- Born: 17 October 1926 Dusseldorf, Germany
- Died: 13 November 2018 (aged 92)
- Education: University of London London School of Economics Birmingham University
- Occupations: Psychologist and psychotherapist

= Josephine Klein =

German-born British psychologist and psychotherapist (1926-2018)

Josephine Faniella Henny Klein (17 October 1926 – 13 November 2018), was a German-born British psychologist and psychotherapist. She was a Jewish Holocaust survivor and, in addition to her professional activities, established several community programs supporting and sheltering young people, including those escaping physical and sexual abuse.

== Biography ==
She was born in Dusseldorf, Germany, into a secular Jewish family with a German father and a Dutch mother. They were living in Amsterdam, Holland, when Nazi troops invaded their country in 1940, and they made their escape by boat four days later. Many of her family members who could not flee Europe did not survive the Holocaust.

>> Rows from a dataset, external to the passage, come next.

===== config.mk =====
export PLATFORM = sky130hd
export DESIGN_NAME = mac_hash_filter_phy_mgmt_regs
export DESIGN_NICKNAME = d
export VERILOG_FILES = /design/src/shared/mac_filt_pkg.sv /design/src/mac_hash_filter_phy_mgmt_regs.sv /design/src/crc_hash_index.sv
export SDC_FILE = /design/constraint.sdc
export NUM_CORES = 1
export LEC_CHECK = 0
export BUFFER_PORTS_ARGS = -buffer_cell sky130_fd_sc_hd__buf_2
export CAP_MARGIN = 10
export CORE_UTILIZATION = 57
export CTS_CLUSTER_DIAMETER = 100
export DETAILED_ROUTE_END_ITERATION = 10
export GPL_TIMING_DRIVEN = 1
export MAX_ROUTING_LAYER = met4
export PLACE_DENSITY = 0.78
export SETUP_SLACK_MARGIN = 0.02
export SLEW_MARGIN = 20
export SYNTH_ARGS = -nofsm -noshare
export SYNTH_HDL_FRONTEND = slang
export SYNTH_SLANG_ARGS = --single-unit

===== constraint.sdc =====
create_clock -name i_sys_clk -period 2.2 [get_ports i_sys_clk]
set_input_delay 0.22 -clock i_sys_clk [delete_from_list [all_inputs] [get_ports i_sys_clk]]
set_output_delay 0.22 -clock i_sys_clk [all_outputs]
set_load 0.05 [all_outputs]

===== src/shared/mac_filt_pkg.sv =====
// Purpose: Shared constants and types for the group hash filter and PHY management register bank.
// Assumes: 32-bit APB data, one aligned word per register, byte address = 4 x register index.
// Notes:   Every offset, field position, reset value and hash constant is named here once.
package mac_filt_pkg;
    // ------------------------------------------------------------
    // Register indices and byte addresses
    // ------------------------------------------------------------
    localparam int ADDR_W = 8;
    localparam logic [ADDR_W-1:0] HASH_HIGH_IDX = 8'h04;
    localparam logic [ADDR_W-1:0] HASH_LOW_IDX = 8'h05;
    localparam logic [ADDR_W-1:0] MGMT_ACCESS_IDX = 8'h06;
    localparam logic [ADDR_W-1:0] MGMT_DATA_IDX = 8'h07;
    localparam logic [ADDR_W-1:0] FILTER_CTRL_IDX = 8'h10;
    localparam logic [ADDR_W-1:0] HASH_HIGH_ADDR = 8'h10;
    localparam logic [ADDR_W-1:0] HASH_LOW_ADDR = 8'h14;
    localparam logic [ADDR_W-1:0] MGMT_ACCESS_ADDR = 8'h18;
    localparam logic [ADDR_W-1:0] MGMT_DATA_ADDR = 8'h1c;
    localparam logic [ADDR_W-1:0] FILTER_CTRL_ADDR = 8'h40;

    // ------------------------------------------------------------
    // Field positions
    // ------------------------------------------------------------
    localparam int ACC_PHY_ADDR_LSB = 11;
    localparam int ACC_REG_INDEX_LSB = 6;
    localparam int ACC_DIR_BIT = 1;
    localparam int ACC_BUSY_BIT = 0;
    localparam int FIELD5_W = 5;
    localparam int MGMT_DATA_W = 16;
    localparam int CTRL_PASS_ALL_BIT = 0;

    // ------------------------------------------------------------
    // Reset values
    // ------------------------------------------------------------
    localparam logic [31:0] HASH_HIGH_RST = 32'h0000_0000;
    localparam logic [31:0] HASH_LOW_RST = 32'h0000_0000;
    localparam logic [31:0] MGMT_ACCESS_RST = 32'h0000_0000;
    localparam logic [15:0] MGMT_DATA_RST = 16'h0000;
    localparam logic FILTER_CTRL_RST = 1'b0;

    // ------------------------------------------------------------
    // Hash and address constants
    // ------------------------------------------------------------
    localparam int DA_W = 48;
    localparam int HASH_IDX_W = 6;
    localparam int GROUP_BIT = 40;          // I/G bit: LSB of the first byte on the wire
    localparam logic [31:0] CRC_POLY = 32'h04c1_1db7;
    localparam logic [31:0] CRC_INIT = 32'hffff_ffff;

    // ------------------------------------------------------------
    // Types
    // ------------------------------------------------------------
    // Management cycle request held toward the PHY register port
    typedef struct packed {
        logic [FIELD5_W-1:0] phy_addr;
        logic [FIELD5_W-1:0] reg_index;
        logic write;
        logic [MGMT_DATA_W-1:0] wdata;
    } phy_cmd_s;

    // Management engine states
    typedef enum logic {
        MGMT_IDLE,
        MGMT_BUSY
    } mgmt_state_e;
endpackage : mac_filt_pkg
<file path="config.mk">
export PLATFORM = sky130hd
export DESIGN_NAME = ssr_top
export DESIGN_NICKNAME = d
export VERILOG_FILES = /design/src/rtl/ssr_pkg.sv /design/src/rtl/ssr_event_queue.sv /design/src/rtl/ssr_top.sv
export SDC_FILE = /design/constraint.sdc
export NUM_CORES = 1
export LEC_CHECK = 0
export BUFFER_PORTS_ARGS = -buffer_cell sky130_fd_sc_hd__buf_2
export CORE_AREA = 2 2 176 143
export CTS_BUF_LIST = sky130_fd_sc_hd__clkbuf_2 sky130_fd_sc_hd__clkbuf_4 sky130_fd_sc_hd__clkbuf_8
export DETAILED_ROUTE_END_ITERATION = 10
export DIE_AREA = 0 0 178 145
export PLACE_DENSITY = 0.93
export SLEW_MARGIN = 10
export SYNTH_ARGS = -nofsm -noshare
export SYNTH_HDL_FRONTEND = slang
export SYNTH_SLANG_ARGS = --single-unit
</file>
<file path="constraint.sdc">
create_clock -name I_CORE_CLK -period 4.53 [get_ports I_CORE_CLK]
set_input_delay 0.2265 -clock I_CORE_CLK [delete_from_list [all_inputs] [get_ports I_CORE_CLK]]
set_output_delay 0.2265 -clock I_CORE_CLK [all_outputs]
set_load 0.01 [all_outputs]
</file>
<file path="src/rtl/ssr_pkg.sv">
// Constants and types of the status summary reporting block
// Function
// - Each status source has its own enable mask
// - Summary bit is OR of source AND mask
// - Service request mask gates the status byte
// - Pending request appends marker to next response
// - Status byte read clears its latched summary bits
// - Questionable register read clears it
// - Queue read removes entry; empty gives code zero
// - Latched enabled temperature fault with a message queued reads eighty-eight
// - Temperature fault alone reads thirty-two
// - Message-available bit high while queue non-empty
// - Request-service bit set by any enabled bit
// - Queue keeps ten most recent entries
package ssr_pkg;

  // Widths
  localparam int OPER_W = 16;
  localparam int EVENT_W = 8;
  localparam int QUES_W = 16;
  localparam int STB_W = 8;
  localparam int CODE_W = 16;

  // Queue depth and pointer widths
  localparam int QUEUE_DEPTH = 10;
  localparam int PTR_W = 4;
  localparam logic [PTR_W-1:0] QUEUE_LAST = 4'h9;
  localparam logic [PTR_W-1:0] QUEUE_FULL = 4'ha;

  // Status byte field positions
  localparam int STB_QUES_BIT = 3;
  localparam int STB_MAV_BIT = 4;
  localparam int STB_ESB_BIT = 5;
  localparam int STB_RQS_BIT = 6;
  localparam int STB_OPER_BIT = 7;

  // Questionable register field positions
  localparam int TEMPERATURE_FAULT_BIT = 5;

  // Values after reset
  localparam logic [OPER_W-1:0] OPER_RESET = 16'h0000;
  localparam logic [EVENT_W-1:0] EVENT_RESET = 8'h00;
  localparam logic [QUES_W-1:0] QUES_RESET = 16'h0000;
  localparam logic [STB_W-1:0] STB_RESET = 8'h00;
  localparam logic [CODE_W-1:0] NO_ERROR_CODE = 16'h0000;

  // Marker appended to a response, sent by the text channel
  localparam logic [47:0] RQS_MARKER = 48'h3b_21_52_51_53_21;

  typedef logic [CODE_W-1:0] ssr_code_t;

endpackage : ssr_pkg

</file>
<file path="src/rtl/ssr_event_queue.sv">
// Error and event message queue holding the latest entries
`timescale 1ns/1ps
module ssr_event_queue (
  // Clock and control
  input wire logic i_clk,
  input wire logic i_rst,
  input wire logic i_ce,
  // Producer side
  input wire logic i_push,
  input wire ssr_pkg::ssr_code_t i_push_code,
  // Consumer side
  input wire logic i_pop,
  output ssr_pkg::ssr_code_t o_head_code,
  output logic o_empty
);
  import ssr_pkg::*;

  ssr_code_t mem_reg [QUEUE_DEPTH];
  ssr_code_t mem_next [QUEUE_DEPTH];
  logic [PTR_W-1:0] head_reg, head_next;
  logic [PTR_W-1:0] count_reg, count_next;
  logic [PTR_W-1:0] tail;

  function automatic logic [PTR_W-1:0] wrap_add(
    input logic [PTR_W-1:0] p, input logic [PTR_W-1:0] n);
    logic [PTR_W:0] s;
    s = {1'b0, p} + {1'b0, n};
    if (s > {1'b0, QUEUE_LAST}) begin
      s = s - {1'b0, QUEUE_FULL};
    end
    return s[PTR_W-1:0];
  endfunction : wrap_add

  assign tail = wrap_add(head_reg, count_reg);
  assign o_empty = (count_reg == '0);
  assign o_head_code = o_empty ? NO_ERROR_CODE : mem_reg[head_reg];

  always_comb begin
    mem_next = mem_reg;
    head_next = head_reg;
    count_next = count_reg;
    if (i_push) begin
      // When full the tail lands on the oldest entry
      mem_next[tail] = i_push_code;
    end
    if (i_push && count_reg == QUEUE_FULL) begin
      head_next = wrap_add(head_reg, 4'h1);
    end else if (i_pop && !o_empty) begin
      head_next = wrap_add(head_reg, 4'h1);
      if (!i_push) begin
        count_next = count_reg - 4'h1;
      end
    end else if (i_push) begin
      count_next = count_reg + 4'h1;
    end
  end

  always_ff @(posedge i_clk) begin
    if (i_rst) begin
      head_reg <= '0;
      count_reg <= '0;
      for (int i = 0; i < QUEUE_DEPTH; i++) begin
        mem_reg[i] <= NO_ERROR_CODE;
      end
    end else if (i_ce) begin
      head_reg <= head_next;
      count_reg <= count_next;
      mem_reg <= mem_next;
    end
  end
endmodule : ssr_event_queue

</file>
<file path="src/rtl/ssr_top.sv">
// Status summary reporting: registers, masks, status byte and request
`timescale 1ns/1ps
module ssr_top (
  // Clock, reset, enable
  input wire logic I_CORE_CLK,
  input wire logic I_RST,
  input wire logic I_CE,
  // Status sources
  input wire logic [ssr_pkg::OPER_W-1:0] I_OPER_STATE,
  input wire logic [ssr_pkg::EVENT_W-1:0] I_EVENT_SET,
  input wire logic [ssr_pkg::QUES_W-1:0] I_QUES_SET,
  // Mask writes
  input wire logic [ssr_pkg::QUES_W-1:0] I_MASK_WDATA,
  input wire logic I_OPER_MASK_WE,
  input wire logic I_EVENT_MASK_WE,
  input wire logic I_QUES_MASK_WE,
  input wire logic I_SRQ_MASK_WE,
  // Mask readback
  output logic [ssr_pkg::OPER_W-1:0] O_OPER_MASK,
  output logic [ssr_pkg::EVENT_W-1:0] O_EVENT_MASK,
  output logic [ssr_pkg::QUES_W-1:0] O_QUES_MASK,
  output logic [ssr_pkg::STB_W-1:0] O_SRQ_MASK,
  // Status reads
  input wire logic I_STB_RD,
  input wire logic I_EVENT_RD,
  input wire logic I_QUES_RD,
  input wire logic I_OPER_RD,
  output logic [ssr_pkg::STB_W-1:0] O_STB_DATA,
  output logic [ssr_pkg::EVENT_W-1:0] O_EVENT_DATA,
  output logic [ssr_pkg::QUES_W-1:0] O_QUES_DATA,
  output logic [ssr_pkg::OPER_W-1:0] O_OPER_DATA,
  // Error and event queue
  input wire logic I_ERR_PUSH,
  input wire ssr_pkg::ssr_code_t I_ERR_CODE,
  input wire logic I_ERR_RD,
  output ssr_pkg::ssr_code_t O_ERR_CODE,
  // Response channel
  input wire logic I_RESP_END,
  output logic O_APPEND_MARK,
  output logic O_SRQ
);
  import ssr_pkg::*;

  ////////////////////////////////////////////////////////////////////////
  // Masks

  logic [OPER_W-1:0] operation_state_mask, oper_mask_next;
  logic [EVENT_W-1:0] event_mask_reg, event_mask_next;
  logic [QUES_W-1:0] questionable_status_mask, ques_mask_next;
  logic [STB_W-1:0] srq_mask_reg, srq_mask_next;

  always_comb begin
    oper_mask_next = operation_state_mask;
    event_mask_next = event_mask_reg;
    ques_mask_next = questionable_status_mask;
    srq_mask_next = srq_mask_reg;
    // Status reads never touch the masks
    if (I_OPER_MASK_WE) oper_mask_next = I_MASK_WDATA;
    if (I_EVENT_MASK_WE) event_mask_next = I_MASK_WDATA[EVENT_W-1:0];
    if (I_QUES_MASK_WE) ques_mask_next = I_MASK_WDATA;
    if (I_SRQ_MASK_WE) srq_mask_next = I_MASK_WDATA[STB_W-1:0];
  end

  always_ff @(posedge I_CORE_CLK) begin
    if (I_RST) begin
      operation_state_mask <= OPER_RESET;
      event_mask_reg <= EVENT_RESET;
      questionable_status_mask <= QUES_RESET;
      srq_mask_reg <= STB_RESET;
    end else if (I_CE) begin
      operation_state_mask <= oper_mask_next;
      event_mask_reg <= event_mask_next;
      questionable_status_mask <= ques_mask_next;
      srq_mask_reg <= srq_mask_next;
    end
  end

  assign O_OPER_MASK = operation_state_mask;
  assign O_EVENT_MASK = event_mask_reg;
  assign O_QUES_MASK = questionable_status_mask;
  assign O_SRQ_MASK = srq_mask_reg;

  ////////////////////////////////////////////////////////////////////////
  // Source registers

  logic [OPER_W-1:0] operation_state_reg, oper_state_next;
  logic [EVENT_W-1:0] event_status_reg, event_status_next;
  logic [QUES_W-1:0] questionable_status_reg, ques_status_next;

  always_comb begin
    oper_state_next = I_OPER_STATE;
    event_status_next = event_status_reg;
    ques_status_next = questionable_status_reg;
    // New events win over a clearing read
    if (I_EVENT_RD) event_status_next = '0;
    if (I_QUES_RD) ques_status_next = '0;
    event_status_next = event_status_next | I_EVENT_SET;
    ques_status_next = ques_status_next | I_QUES_SET;
  end

  always_ff @(posedge I_CORE_CLK) begin
    if (I_RST) begin
      operation_state_reg <= OPER_RESET;
      event_status_reg <= EVENT_RESET;
      questionable_status_reg <= QUES_RESET;
    end else if (I_CE) begin
      operation_state_reg <= oper_state_next;
      event_status_reg <= event_status_next;
      questionable_status_reg <= ques_status_next;
    end
  end

  ////////////////////////////////////////////////////////////////////////
  // Status byte and service request

  logic queue_empty;
  ssr_code_t queue_head;
  logic oper_sum, esb_sum, ques_sum, rqs;
  logic [2:0] sum_prev_reg, sum_prev_next;
  logic [STB_W-1:0] stb_sticky_reg, stb_sticky_next;
  logic [STB_W-1:0] stb_low, status_byte;
  logic rqs_prev_reg, rqs_prev_next;
  logic pending_reg, pending_next;

  function automatic logic masked_any(
    input logic [QUES_W-1:0] v, input logic [QUES_W-1:0] m);
    return |(v & m);
  endfunction : masked_any

  assign oper_sum = masked_any(operation_state_reg,
    operation_state_mask);
  assign esb_sum = masked_any({8'h00, event_status_reg},
    {8'h00, event_mask_reg});
  assign ques_sum = masked_any(questionable_status_reg,
    questionable_status_mask);

  // Message-available follows the queue live
  always_comb begin
    stb_low = stb_sticky_reg;
    stb_low[STB_RQS_BIT] = 1'b0;
    stb_low[STB_MAV_BIT] = !queue_empty;
  end

  assign rqs = masked_any({8'h00, stb_low}, {8'h00, srq_mask_reg});

  always_comb begin
    status_byte = stb_low;
    status_byte[STB_RQS_BIT] = rqs;
  end

  always_comb begin
    sum_prev_next = {oper_sum, esb_sum, ques_sum};
    stb_sticky_next = stb_sticky_reg;
    if (I_STB_RD) stb_sticky_next = '0;
    // A summary bit latches on its rising edge, winning over the read
    if (oper_sum && !sum_prev_reg[2]) stb_sticky_next[STB_OPER_BIT] = 1'b1;
    if (esb_sum && !sum_prev_reg[1]) stb_sticky_next[STB_ESB_BIT] = 1'b1;
    if (ques_sum && !sum_prev_reg[0]) stb_sticky_next[STB_QUES_BIT] = 1'b1;
    rqs_prev_next = rqs;
    pending_next = pending_reg;
    if (I_RESP_END) pending_next = 1'b0;
    if (rqs && !rqs_prev_reg) pending_next = 1'b1;
  end

  always_ff @(posedge I_CORE_CLK) begin
    if (I_RST) begin
      sum_prev_reg <= 3'h0;
      stb_sticky_reg <= STB_RESET;
      rqs_prev_reg <= 1'b0;
      pending_reg <= 1'b0;
    end else if (I_CE) begin
      sum_prev_reg <= sum_prev_next;
      stb_sticky_reg <= stb_sticky_next;
      rqs_prev_reg <= rqs_prev_next;
      pending_reg <= pending_next;
    end
  end

  assign O_APPEND_MARK = pending_reg;
  assign O_SRQ = rqs_prev_reg;

  ////////////////////////////////////////////////////////////////////////
  // Read data

  logic [STB_W-1:0] stb_data_reg, stb_data_next;
  logic [EVENT_W-1:0] event_data_reg, event_data_next;
  logic [QUES_W-1:0] ques_data_reg, ques_data_next;
  logic [OPER_W-1:0] oper_data_reg, oper_data_next;
  ssr_code_t err_code_reg, err_code_next;

  ssr_event_queue u_queue (
    .i_clk(I_CORE_CLK),
    .i_rst(I_RST),
    .i_ce(I_CE),
    .i_push(I_ERR_PUSH),
    .i_push_code(I_ERR_CODE),
    .i_pop(I_ERR_RD),
    .o_head_code(queue_head),
    .o_empty(queue_empty)
  );

  always_comb begin
    stb_data_next = stb_data_reg;
    event_data_next = event_data_reg;
    ques_data_next = ques_data_reg;
    oper_data_next = oper_data_reg;
    err_code_next = err_code_reg;
    if (I_STB_RD) stb_data_next = status_byte;
    if (I_EVENT_RD) event_data_next = event_status_reg;
    if (I_QUES_RD) ques_data_next = questionable_status_reg;
    if (I_OPER_RD) oper_data_next = operation_state_reg;
    if (I_ERR_RD) err_code_next = queue_head;
  end

  always_ff @(posedge I_CORE_CLK) begin
    if (I_RST) begin
      stb_data_reg <= STB_RESET;
      event_data_reg <= EVENT_RESET;
      ques_data_reg <= QUES_RESET;
      oper_data_reg <= OPER_RESET;
      err_code_reg <= NO_ERROR_CODE;
    end else if (I_CE) begin
      stb_data_reg <= stb_data_next;
      event_data_reg <= event_data_next;
      ques_data_reg <= ques_data_next;
      oper_data_reg <= oper_data_next;
      err_code_reg <= err_code_next;
    end
  end

  assign O_STB_DATA = stb_data_reg;
  assign O_EVENT_DATA = event_data_reg;
  assign O_QUES_DATA = ques_data_reg;
  assign O_OPER_DATA = oper_data_reg;
  assign O_ERR_CODE = err_code_reg;
endmodule : ssr_top

</file>
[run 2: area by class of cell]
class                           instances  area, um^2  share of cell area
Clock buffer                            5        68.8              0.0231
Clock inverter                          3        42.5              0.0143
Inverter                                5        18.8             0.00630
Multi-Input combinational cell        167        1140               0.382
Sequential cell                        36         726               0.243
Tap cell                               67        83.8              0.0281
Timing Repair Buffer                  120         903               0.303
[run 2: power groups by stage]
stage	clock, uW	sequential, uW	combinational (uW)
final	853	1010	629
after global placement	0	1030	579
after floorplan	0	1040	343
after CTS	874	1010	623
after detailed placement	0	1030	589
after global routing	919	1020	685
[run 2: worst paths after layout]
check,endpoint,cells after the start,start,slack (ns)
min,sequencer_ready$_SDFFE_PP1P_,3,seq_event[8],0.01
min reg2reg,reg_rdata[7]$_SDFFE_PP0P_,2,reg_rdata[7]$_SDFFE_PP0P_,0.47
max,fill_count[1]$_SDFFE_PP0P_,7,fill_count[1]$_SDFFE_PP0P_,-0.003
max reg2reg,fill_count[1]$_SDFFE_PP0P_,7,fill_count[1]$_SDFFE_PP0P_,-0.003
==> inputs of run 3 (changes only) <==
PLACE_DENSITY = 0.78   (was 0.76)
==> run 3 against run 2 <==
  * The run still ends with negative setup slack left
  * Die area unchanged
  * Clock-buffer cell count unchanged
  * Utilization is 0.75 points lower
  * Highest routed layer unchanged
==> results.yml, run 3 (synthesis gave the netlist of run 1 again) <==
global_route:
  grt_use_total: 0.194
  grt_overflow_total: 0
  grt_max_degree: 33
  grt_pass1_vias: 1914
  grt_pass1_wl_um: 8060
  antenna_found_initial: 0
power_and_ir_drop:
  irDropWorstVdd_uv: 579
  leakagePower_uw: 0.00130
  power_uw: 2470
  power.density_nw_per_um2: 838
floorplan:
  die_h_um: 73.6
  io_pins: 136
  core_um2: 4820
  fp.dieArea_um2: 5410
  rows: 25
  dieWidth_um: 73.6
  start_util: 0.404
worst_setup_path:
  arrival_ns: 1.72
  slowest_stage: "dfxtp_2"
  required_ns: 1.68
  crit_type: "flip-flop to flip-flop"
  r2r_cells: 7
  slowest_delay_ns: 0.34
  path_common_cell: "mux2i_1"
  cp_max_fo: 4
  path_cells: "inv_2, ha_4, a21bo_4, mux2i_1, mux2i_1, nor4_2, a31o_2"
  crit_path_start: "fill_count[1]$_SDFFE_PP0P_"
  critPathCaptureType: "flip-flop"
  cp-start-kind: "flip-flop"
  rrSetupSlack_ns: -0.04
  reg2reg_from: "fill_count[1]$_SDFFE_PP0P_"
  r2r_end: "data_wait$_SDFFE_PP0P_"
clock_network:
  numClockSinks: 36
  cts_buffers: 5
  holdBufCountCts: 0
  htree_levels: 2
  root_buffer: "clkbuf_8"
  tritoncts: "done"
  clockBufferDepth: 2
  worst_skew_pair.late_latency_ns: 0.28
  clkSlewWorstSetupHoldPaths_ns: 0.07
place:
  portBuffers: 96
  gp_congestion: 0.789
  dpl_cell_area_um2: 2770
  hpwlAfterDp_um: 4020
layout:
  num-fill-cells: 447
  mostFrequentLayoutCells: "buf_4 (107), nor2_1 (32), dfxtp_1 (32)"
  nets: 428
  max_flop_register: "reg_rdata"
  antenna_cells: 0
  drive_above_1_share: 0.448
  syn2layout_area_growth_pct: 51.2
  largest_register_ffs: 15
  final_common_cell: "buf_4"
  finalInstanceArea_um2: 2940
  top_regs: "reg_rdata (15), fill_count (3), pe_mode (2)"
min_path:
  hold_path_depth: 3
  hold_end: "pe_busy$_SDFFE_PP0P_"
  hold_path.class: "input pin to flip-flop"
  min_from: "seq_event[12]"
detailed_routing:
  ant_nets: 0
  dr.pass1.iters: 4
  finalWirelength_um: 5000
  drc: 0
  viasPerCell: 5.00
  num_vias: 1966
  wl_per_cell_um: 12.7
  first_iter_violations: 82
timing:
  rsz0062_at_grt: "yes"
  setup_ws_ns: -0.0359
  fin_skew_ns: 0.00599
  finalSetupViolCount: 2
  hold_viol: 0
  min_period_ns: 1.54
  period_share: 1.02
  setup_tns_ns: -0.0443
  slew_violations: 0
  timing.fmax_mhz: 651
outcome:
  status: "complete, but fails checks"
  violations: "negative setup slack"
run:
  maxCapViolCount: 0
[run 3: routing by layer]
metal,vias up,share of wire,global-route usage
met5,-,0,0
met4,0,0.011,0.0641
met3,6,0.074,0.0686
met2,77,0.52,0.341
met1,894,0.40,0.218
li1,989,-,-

When they were rescued at sea by the HMS Malcolm, a Royal Navy destroyer, the family was barely conscious and taken to a hospital in Maidstone, Kent, England. Once recovered, they made plans to emigrate to America but could not acquire the necessary visas. They chose instead to live in Chester, where Josephine attended the Queen’s school and was offered a scholarship to study at University of London. She pursued a double academic program, gaining a BA in French at University of London and a first class in Sociology at London School of Economics.

Klein received her PhD at Birmingham University, and lectured there in social studies from 1949 to 1962. She then worked as a research fellow at Nuffield College, Oxford for three years, and was a Reader in Social Relations at University of Sussex for five years until 1970. While living in Brighton during the mid-1960s, she initiated a program called Archway Venture, to help support and shelter counterculture youth, and later expanded its services to include those escaping conflict, physical and sexual abuse. She also founded a course on youth and community work at Goldsmiths’ College, and went on to serve as course director for four years.

She published several books: The study of groups and working with groups, which offered a practical guide in youth and community work and in psychotherapy. A later book, Samples from English Cultures analysed post-war social changes and the upbringing of children.

After retirement, she still supervised trainee psychotherapists. Klein never married and died on 13 November 2018 at 92.